Di seguito l’articolo pubblicato martedì, 15 giugno su Il Giornale di Vimercate
La Brianza è oggi uno dei simboli più evidenti del consumo di suolo in Lombardia, un territorio dove l’espansione urbana ha progressivamente ridotto gli spazi agricoli. Un fenomeno che torna al centro del dibattito con la nuova legge regionale sulle aree idonee per gli impianti da fonti rinnovabili.
La normativa approvata da Regione Lombardia mira a favorire la transizione energetica, ma secondo Cia Centro Lombardia l’applicazione del limite dello 0,8% della Superficie Agricola Utilizzata potrebbe comportare la sottrazione di circa 8.000 ettari di terreni agricoli produttivi, pari a oltre 11.000 campi da calcio.
«La transizione energetica è un obiettivo che condividiamo pienamente, ma non può avvenire a scapito della capacità produttiva dei territori», afferma Amedeo Cattaneo, presidente di Cia Centro Lombardia. «Parliamo di migliaia di ettari di terreno fertile che rischiano di essere sottratti all’agricoltura.
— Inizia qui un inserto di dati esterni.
===== ./design.v =====
interface multi_push_multi_pop_fifo_iface
    #(
        parameter DATA_WIDTH = 13,
        parameter N          = 3,
        parameter NW         = $clog2 (N + 1),
        parameter DW         = DATA_WIDTH
    )
    (
        input wire clk_i,
        input wire rst_i
    );
    logic [NW-1:0]         push_l;
    logic [ N-1:0][DW-1:0] push_data_l;
    logic [NW-1:0]         pop_l;
    wire  [ N-1:0][DW-1:0] pop_data_w;
    wire  [NW-1:0]         can_push_w;
    wire  [NW-1:0]         can_pop_w;
endinterface
module multi_push_multi_pop_fifo
    #(
        parameter DATA_WIDTH = 13,                 
        parameter FIFO_DEPTH = 19,                 
        parameter N          = 3,                  
        parameter NW         = $clog2 (N + 1),
        parameter DW         = DATA_WIDTH
    )
    (
        input  wire                  clk_i,        
        input  wire                  rst_i,        
        input  wire [NW-1:0]         push_i,       
        input  wire [ N-1:0][DW-1:0] push_data_i,  
        input  wire [NW-1:0]         pop_i,        
        output wire [ N-1:0][DW-1:0] pop_data_o,   
        output wire [NW-1:0]         can_push_o,   
        output wire [NW-1:0]         can_pop_o     
    );
    localparam PW    = $clog2(FIFO_DEPTH);  
    localparam PTHRS = FIFO_DEPTH - 1'b1;   
    wire           dont_push_w;
    wire           dont_pop_w;
    wire           do_push_w;
    wire           do_pop_w;
    logic [PW-1:0] counter_l;
    wire  [PW-1:0] counter_next_w;
    wire  [PW-1:0] counter_remainder_w;
    wire  [NW-1:0] wr_update_w;
    wire  [NW-1:0] rd_update_w;
    logic [PW-1:0] wr_ptr_l;
    wire  [PW-1:0] wr_ptr_remainder_w;
    wire  [PW-1:0] wr_ptr_next_w;
    wire           wr_ptr_edge_cross_w;
    logic [PW-1:0] rd_ptr_l;
    wire  [PW-1:0] rd_ptr_remainder_w;
    wire  [PW-1:0] rd_ptr_next_w;
    wire           rd_ptr_edge_cross_w;
    logic [NW-1:0] can_push_l;
    wire  [NW-1:0] can_push_next_w;
    wire           can_push_use_rem_w;
    logic [NW-1:0] can_pop_l;
    wire  [NW-1:0] can_pop_next_w;
    wire           can_pop_use_def_w;
    wire           push_en_w        [N];
    wire  [PW-1:0] push_base_w      [N];
    wire           push_cross_edge_w[N];
    wire  [PW-1:0] push_index_w     [N];
    wire  [PW-1:0] pop_base_w       [N];
    wire           pop_cross_edge_w [N];
    wire  [PW-1:0] pop_index_w      [N];
    logic [DW-1:0] fifo_l               [FIFO_DEPTH];
    wire  [DW-1:0] fifo_next_w          [FIFO_DEPTH];
    wire           fifo_en_w            [FIFO_DEPTH][N];
    wire  [DW-1:0] fifo_data_mask_w     [FIFO_DEPTH][N];
    wire  [DW-1:0] fifo_push_data_w     [FIFO_DEPTH][N];
    logic [DW-1:0] fifo_assembled_data_w[FIFO_DEPTH];
    logic          fifo_assembled_en_w  [FIFO_DEPTH];
    assign dont_push_w         = (can_push_l < push_i);
    assign dont_pop_w          = (can_pop_l  < pop_i );
    assign do_push_w           = ~dont_push_w;
    assign do_pop_w            = ~dont_pop_w;
    assign wr_update_w         = push_i & {NW{do_push_w}};
    assign rd_update_w         = pop_i  & {NW{do_pop_w}};
    assign counter_next_w      = counter_l + wr_update_w - rd_update_w;
    assign counter_remainder_w = FIFO_DEPTH - counter_next_w;
    assign wr_ptr_remainder_w  = PTHRS - wr_ptr_l;
    assign wr_ptr_edge_cross_w = wr_update_w > wr_ptr_remainder_w;
    assign wr_ptr_next_w       = (wr_ptr_edge_cross_w) ? (wr_update_w - wr_ptr_remainder_w - 1'b1) :
                                                         (wr_update_w + wr_ptr_l);
    assign rd_ptr_remainder_w  = PTHRS - rd_ptr_l;
    assign rd_ptr_edge_cross_w = rd_update_w > rd_ptr_remainder_w;
    assign rd_ptr_next_w       = (rd_ptr_edge_cross_w) ? (rd_update_w - rd_ptr_remainder_w - 1'b1) :
                                                         (rd_update_w + rd_ptr_l);
    assign can_push_use_rem_w  = (counter_remainder_w < N);
    assign can_push_next_w     = (can_push_use_rem_w) ? counter_remainder_w[NW-1:0] : N;
    assign can_pop_use_def_w   = (counter_next_w > N);
    assign can_pop_next_w      = (can_pop_use_def_w) ? N : counter_next_w[NW-1:0];
    always_ff @(posedge clk_i)
        if (rst_i) begin
            counter_l  <= {PW{1'b0}};
            wr_ptr_l   <= {PW{1'b0}};
            rd_ptr_l   <= {PW{1'b0}};
            can_push_l <= N;
            can_pop_l  <= {NW{1'b0}};
        end else begin
            counter_l  <= counter_next_w;
            wr_ptr_l   <= wr_ptr_next_w;
            rd_ptr_l   <= rd_ptr_next_w;
            can_push_l <= can_push_next_w;
            can_pop_l  <= can_pop_next_w;
        end
    generate
        for (genvar p = 0; p < N; p = p + 1) begin: port
            assign push_en_w        [p] = wr_update_w > p;
            assign push_base_w      [p] = wr_ptr_l + p;
            assign push_cross_edge_w[p] = (push_base_w[p] > PTHRS);
            assign push_index_w     [p] = (push_cross_edge_w[p]) ? (push_base_w[p] - FIFO_DEPTH) : push_base_w[p];
            assign pop_base_w       [p] = rd_ptr_l + p;
            assign pop_cross_edge_w [p] = (pop_base_w[p] > PTHRS);
            assign pop_index_w      [p] = (pop_cross_edge_w[p] ) ? (pop_base_w[p] - FIFO_DEPTH ) : pop_base_w[p];
            assign pop_data_o       [p] = fifo_l[pop_index_w[p]];
        end
        for (genvar f = 0; f < FIFO_DEPTH; f = f + 1) begin: fifo
            for (genvar p = 0; p < N; p = p + 1) begin
                assign fifo_en_w       [f][p] = (f == push_index_w[p]) && push_en_w[p];
                assign fifo_data_mask_w[f][p] = {DW{fifo_en_w[f][p]}};
                assign fifo_push_data_w[f][p] = push_data_i[p] & fifo_data_mask_w[f][p];
            end
            integer n;
            always_comb begin
                n = 0;
                fifo_assembled_data_w[f] = {DW{1'b0}};
                fifo_assembled_en_w  [f] = 1'b0;
                while (n < N) begin
                    fifo_assembled_data_w[f] = fifo_assembled_data_w[f] | fifo_push_data_w[f][n];
                    fifo_assembled_en_w  [f] = fifo_assembled_en_w  [f] | fifo_en_w       [f][n];
                    n = n + 1;
                end
            end
            assign fifo_next_w[f] = (fifo_assembled_en_w[f]) ? fifo_assembled_data_w[f] : fifo_l[f];
            always_ff @(posedge clk_i)
                fifo_l[f] <= fifo_next_w[f];
        end
    endgenerate
    assign can_push_o = can_push_l;
    assign can_pop_o  = can_pop_l;
    property reset;
        @(posedge clk_i)
            rst_i |=> (wr_ptr_l == PW'(0)) && (rd_ptr_l == PW'(0)) && (can_push_o == N) && !can_pop_o;
    endproperty
    property push_not_over_edge;
        logic [NW-1:0] check_push_l;
        @(posedge clk_i) disable iff (rst_i)
            (|push_i && (can_push_o >= push_i) && ((PTHRS - wr_ptr_l) >= push_i), check_push_l = push_i)
            |=>
            (wr_ptr_l == ($past(wr_ptr_l) + check_push_l));
    endproperty
    property push_over_edge;
        logic [NW-1:0] check_push_l;
        @(posedge clk_i) disable iff (rst_i)
            (|push_i && (can_push_o >= push_i) && ((PTHRS - wr_ptr_l) < push_i), check_push_l = push_i)
            |=>
            (wr_ptr_l == ($past(wr_ptr_l) + check_push_l - FIFO_DEPTH));
    endproperty
    property pop_not_over_edge;
        logic [NW-1:0] check_pop_l;
        @(posedge clk_i) disable iff (rst_i)
            (|pop_i && (can_pop_o >= pop_i) && ((PTHRS - rd_ptr_l) >= pop_i), check_pop_l = pop_i)
            |=>
            (rd_ptr_l == ($past(rd_ptr_l) + check_pop_l));
    endproperty
    property pop_over_edge;
        logic [NW-1:0] check_pop_l;
        @(posedge clk_i) disable iff (rst_i)
            (|pop_i && (can_pop_o >= pop_i) && ((PTHRS - rd_ptr_l) < pop_i), check_pop_l = pop_i)
            |=>
            (rd_ptr_l == ($past(rd_ptr_l) + check_pop_l - FIFO_DEPTH));
    endproperty
    property dont_push_if_full(local logic [NW-1:0] i);
        logic [PW-1:0] check_index;
        logic [DW-1:0] check_data;
        @(posedge clk_i) disable iff (rst_i)
            (|push_i && (can_push_o < push_i) && (push_i > i),
            check_index = push_index_w[i], check_data = fifo_l[check_index])
            |=>
            (fifo_l[check_index] == check_data) && (wr_ptr_l == $past(wr_ptr_l));
    endproperty
    property dont_pop_if_empty(local logic [NW-1:0] i);
        logic [DW-1:0] check_data;
        @(posedge clk_i) disable iff (rst_i || $isunknown(pop_data_o[i]))
            (|pop_i && (can_pop_o < pop_i) && (pop_i > i), check_data = pop_data_o[i])
            |->
            (pop_data_o[i] == check_data) ##1 (rd_ptr_l == $past(rd_ptr_l));
    endproperty
    property data_push_check(local logic [NW-1:0] i);
        logic [PW-1:0] check_index;
        logic [DW-1:0] check_data;
        @(posedge clk_i) disable iff (rst_i)
            (|push_i && (can_push_o >= push_i) && (push_i > i),
            check_index = push_index_w[i], check_data = push_data_i[i],
            $display("[T=%0t] i=%h, push_i=%h, push_index_w=%h, push_data_i=%h",
                    $time, i, push_i, push_index_w[i], push_data_i[i]))
            |=>
            (fifo_l[check_index] == check_data);
    endproperty
    property data_pop_check(local logic [NW-1:0] i);
        @(posedge clk_i) disable iff (rst_i)
            (|pop_i && (can_pop_o >= pop_i) && (pop_i > i),
            $display("[T=%0t] i=%h, pop_i =%h, pop_index_w =%h, pop_data_o =%h",
                    $time, i, pop_i, pop_index_w[i], pop_data_o[i]))
            |->
            (fifo_l[pop_index_w[i]] == pop_data_o[i]);
    endproperty
    reset_assertion:
        assert property (reset);
    push_not_over_edge_assertion:
        assert property (push_not_over_edge);
    push_over_edge_assertion:
        assert property (push_over_edge);
    pop_not_over_edge_assertion:
        assert property (pop_not_over_edge);
    pop_over_edge_assertion:
        assert property (pop_over_edge);
    generate
        for (genvar a = 0; a < N; a = a + 1) begin
            dont_push_if_full_assertion:
                assert property (dont_push_if_full(a));
            dont_pop_if_empty_assertion:
                assert property (dont_pop_if_empty(a));
            data_push_check_assertion:
                assert property (data_push_check(a));
            data_pop_check_assertion:
                assert property (data_pop_check(a));
        end
    endgenerate
endmodule

===== ./constraint.sdc =====
current_design multi_push_multi_pop_fifo

set clk_period 8.8
set clk_io_pct 0.2

create_clock -name clk0 -period $clk_period [get_ports {clk_i}]

set non_clock_inputs [all_inputs -no_clocks]
set_input_delay [expr $clk_period * $clk_io_pct] -clock clk0 $non_clock_inputs
set_output_delay [expr $clk_period * $clk_io_pct] -clock clk0 [all_outputs]

===== ./run.sh =====
#!/bin/bash
# OpenROAD 26Q1-2900-gdf79404cd8, Yosys 0.63+post, stock flow scripts
make -C /OpenROAD-flow-scripts/flow DESIGN_CONFIG=/design/flow/config.mk WORK_HOME=/design/flow/orfs finish

===== ./config.mk =====
export PLATFORM = sky130hd
export DESIGN_NAME = multi_push_multi_pop_fifo
export DESIGN_NICKNAME = multi_push_multi_pop_fifo
export VERILOG_FILES = /design/flow/design.v
export SDC_FILE = /design/flow/constraint.sdc
export NUM_CORES = 4
export LEC_CHECK = 1
export CORE_UTILIZATION = 50
export SYNTH_HDL_FRONTEND = slang

==> reports/results.ini <==
[synthesis]
yosysTopAreaCellShare_pct = 30.3
edf_count = 247
yosys_warnings = 0
ys_chip_area_sq_um = 24500
ys_cells = 2624
postSynthAreaPerCell_sq_um = 9.32
yosys-top-cells-area = edfxtp_1, mux4_2, a221o_1
syn_inst = 2624
async_flop_share_pct = 0
ys_seq_share_pct = 31.9
ff_type = edfxtp_1
ys_seq_elements = 266
top_area_cell = edfxtp_1
syn_area_sq_um = 24500
ys_types = 73

[final_timing]
hold_violations = 0
drv_slew = 0
finalSetupTns_ns = 0
grt_setup_unrepaired = false
finalClockPeriodUsage_pct = 90.6
clock.fmax_mhz = 125
slew_headroom_pct = 14.6
setup_viol = 0
finalCriticalPeriod_ns = 7.97
skew_ns = 0.0280
tightestPinTransition_ns = 1.25

[die]
io_pins = 88
rows = 80
die_area_sq_um = 49800
initCoreUtil_pct = 51.0
core_sq_um = 47900
fp.dieH_microns = 223
die_width_microns = 223

[power]
vdd_drop_max_mv = 0.214
total_power_w = 0.00836
power_leakage_nw = 9.67
pwr_density_cell_nw_per_um2 = 310

[drt]
drc_errors = 0
initialDrtViolationCount = 3579
first_pass_iters = 10
avgRoutedWirePerCell_microns = 37.7
avgViaCountPerCell = 7.95
ant_nets = 0
wl_microns = 121000
via_count = 25400

[cts]
clk_latency_ns = 0.62
cts.sinks = 266
numCtsBuffers = 31
cts_buffer_depth = 3
cts_tree = done
clk_pin_slew_ns = 0.08
post_cts_buffers = 0
clk_root_buffer_cell = clkbuf_16
cts_resized = 0
cts.htree.levels = 1
postCtsHoldBufs = 0

[grt]
grt_max_degree = 105
grt_pass1_vias = 24200
grt_pass1_wl_microns = 172000
antenna_found_initial = 8
grt_usage_pct = 51.5
grt_overflow_total = 0

[worst_hold_path]
worst_hold_path_type = flip-flop to flip-flop
holdPathStages = 3

[worst_setup_path]
critPathLaunchType = flip-flop
worstPathArrival_ns = 6.21
crit_path_frequent_cell = buf_4
slowest_stage = a211oi_1
cp-end-kind = primary output
crit_type = flip-flop to primary output
ff2ff_path_depth = 11
worstPathRequired_ns = 7.04
cp_slowest_stage_delay_ns = 1.07
ff2ff_setup_slack_ns = 3.98
cp_cell_sequence = inv_1 > ha_4 > buf_4 > buf_4 > nand3_1 > buf_4 > and2_1 > buf_4 > a211oi_1 > a31oi_1 > clkdlybuf4s50_1
crit_path_max_fanout = 40

[finish]
most-common-layout-cells = edfxtp_1, a221o_1, nor3_1, nor2_1, buf_4
final_common_cell = edfxtp_1
drive_gt1_share_pct = 14.6
area_growth_pct = 10.2
num-fill-cells = 4010

[place]
place_congestion = 1.16
io_buffers = 87
dp_hpwl_microns = 86300

[outcome]
outcome = finished clean

[run]
warnings = 44
timing.max_cap.violations = 0

cells in the mapped netlist, types with 54 or more instances:
library cell and number:
a221o_1 222, nor2_1 142, edfxtp_1 247, mux4_2 105
o22ai_1 97, and3_1 75, clkbuf_1 264, nand2_1 119
nand3_1 112, nor3_1 220, a211oi_1 65, o21ai_0 89
mux2i_1 54, inv_1 68
per-layer routing:
metal / wire [microns] / share of wire, % / GRT usage (%) / vias to the layer above
met1: 39900 / 33 / 62.0 / 12100
li1: - / - / - / 10500
met5: 708 / 0.59 / 12.0 / -
met4: 8930 / 7.4 / 27.6 / 20
met3: 24100 / 20 / 38.9 / 412
met2: 47200 / 39 / 66.1 / 2392
where the power goes:
part	internal, W	switching (W)
Combinational	0.00219	0.00290
Clock	0.000658	0.000561
Sequential	0.00162	0.000436
Total	0.00447	0.00389
layout make-up:
type / instances / area (sq um) / area share (%)
antenna: 8 / 20.0 / 0.0743
clock buffer: 37 / 798 / 2.96
clock inverter: 21 / 151 / 0.562
inverter: 84 / 315 / 1.17
multi-input combinational: 1945 / 15200 / 56.3
sequential: 266 / 7800 / 29.0
tap: 615 / 769 / 2.85
timing repair buffer: 223 / 1920 / 7.11
flip-flops by register name, indices dropped and copies added (netlist names):
signal      cells
can_pop_o       2
can_push_o      2
counter_l       5
fifo_l        247
rd_ptr_l        5
wr_ptr_l        5
per-stage QoR:
stage,area [sq um],hold slack [ns],setup slack [ns],std cells,util (%)
2_1_floorplan,24500,0.587,3.12,2624,-
3_3_place_gp,26000,0.642,1.72,3133,54.2
6_report,27000,0.672,0.826,3199,56.2
4_1_cts,26900,0.684,1.03,3191,56.2
3_5_place_dp,26000,0.679,1.69,3133,54.2
5_1_grt,27000,0.754,0.571,3198,56.2
path summary, 6_finish.rpt:
| check | from | endpoint |
|---|---|---|
| setup / recovery | rd_ptr_l[1] | pop_data_o[31] |
| hold / removal | counter_l[0] | counter_l[0] |
| setup reg to reg | wr_ptr_l[1] | fifo_l[17][9] |
| hold reg to reg | counter_l[0] | counter_l[0] |
critical path: cells and delay by family (launching register included):
kind            cells  cell delay (ns)
simple gates        2             0.36
buf+inv             6             2.48
fa+ha+maj           1             0.59
compound gates      2             1.21
flops               1             0.82
logic make-up (layout without fill, tap and decap cells):
group                      Yosys count  after routing  share of synthesized area, %
AOI/OAI and AO/OA                  860            860                          27.9
and+or+nand+nor                    817            817                          16.7
buffers and inverters              413            365                          6.64
DFF                                266            266                          31.9
muxes                              189            189                          13.3
adders and majority gates           40             40                          2.23
xor gates and xnor gates            39             39                          1.43
other                                0              8                             0
Power and IR drop assume default switching activity.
Una superficie enorme, soprattutto in aree come la Brianza, dove il consumo di suolo ha già raggiunto livelli tra i più elevati del Paese».
Il quadro locale conferma la criticità: la provincia di Monza e Brianza è tra le più urbanizzate d’Italia, con circa il 41% del territorio già artificializzato e ulteriori 47 ettari persi nell’ultimo anno, equivalenti a circa 66 campi da calcio.
Alla pressione urbanistica si aggiunge la crescente domanda di aree per i data center, infrastrutture strategiche per l’economia digitale che stanno trovando in Lombardia, e in particolare nell’area milanese e brianzola, uno dei principali poli europei. Strutture che richiedono grandi superfici ed energia, aumentando la competizione per il suolo disponibile.
Le conseguenze non riguardano solo il territorio, ma anche il sistema agroalimentare. La riduzione delle superfici coltivabili implica meno produzione locale, maggiore dipendenza dalle importazioni e una possibile maggiore volatilità dei prezzi.
«Quando si perde suolo agricolo non si perde soltanto un pezzo di campagna: si perde capacità produttiva», prosegue Cattaneo. «Se diminuisce la produzione lombarda sarà inevitabile aumentare gli acquisti dall’estero, con il rischio di vedere arrivare sul mercato prodotti che non sempre rispettano gli stessi standard qualitativi, ambientali e sanitari richiesti alle aziende italiane».
Sul piano ambientale, la progressiva impermeabilizzazione del suolo riduce la capacità dei terreni di assorbire l’acqua, aumentando il rischio di allagamenti e dissesto idrogeologico. Secondo ISPRA, questo fenomeno genera già oggi costi stimati in oltre 400 milioni di euro l’anno per danni e interventi di mitigazione.
«Quando si parla di consumo di suolo si pensa spesso soltanto a una questione paesaggistica», osserva Cattaneo. «In realtà stiamo parlando anche di economia. Ogni ettaro agricolo perso significa meno produzione alimentare, minore capacità di trattenere l’acqua e maggiori costi per la collettività». In un territorio dove la pressione urbanistica è già altissima e nuove funzioni come energie rinnovabili e data center competono per lo stesso spazio, la sfida diventa quella di conciliare sviluppo, sicurezza alimentare e tutela del suolo agricolo. In Brianza, dove il cemento ha già sostituito quasi metà del territorio, il margine di scelta appare sempre più ridotto.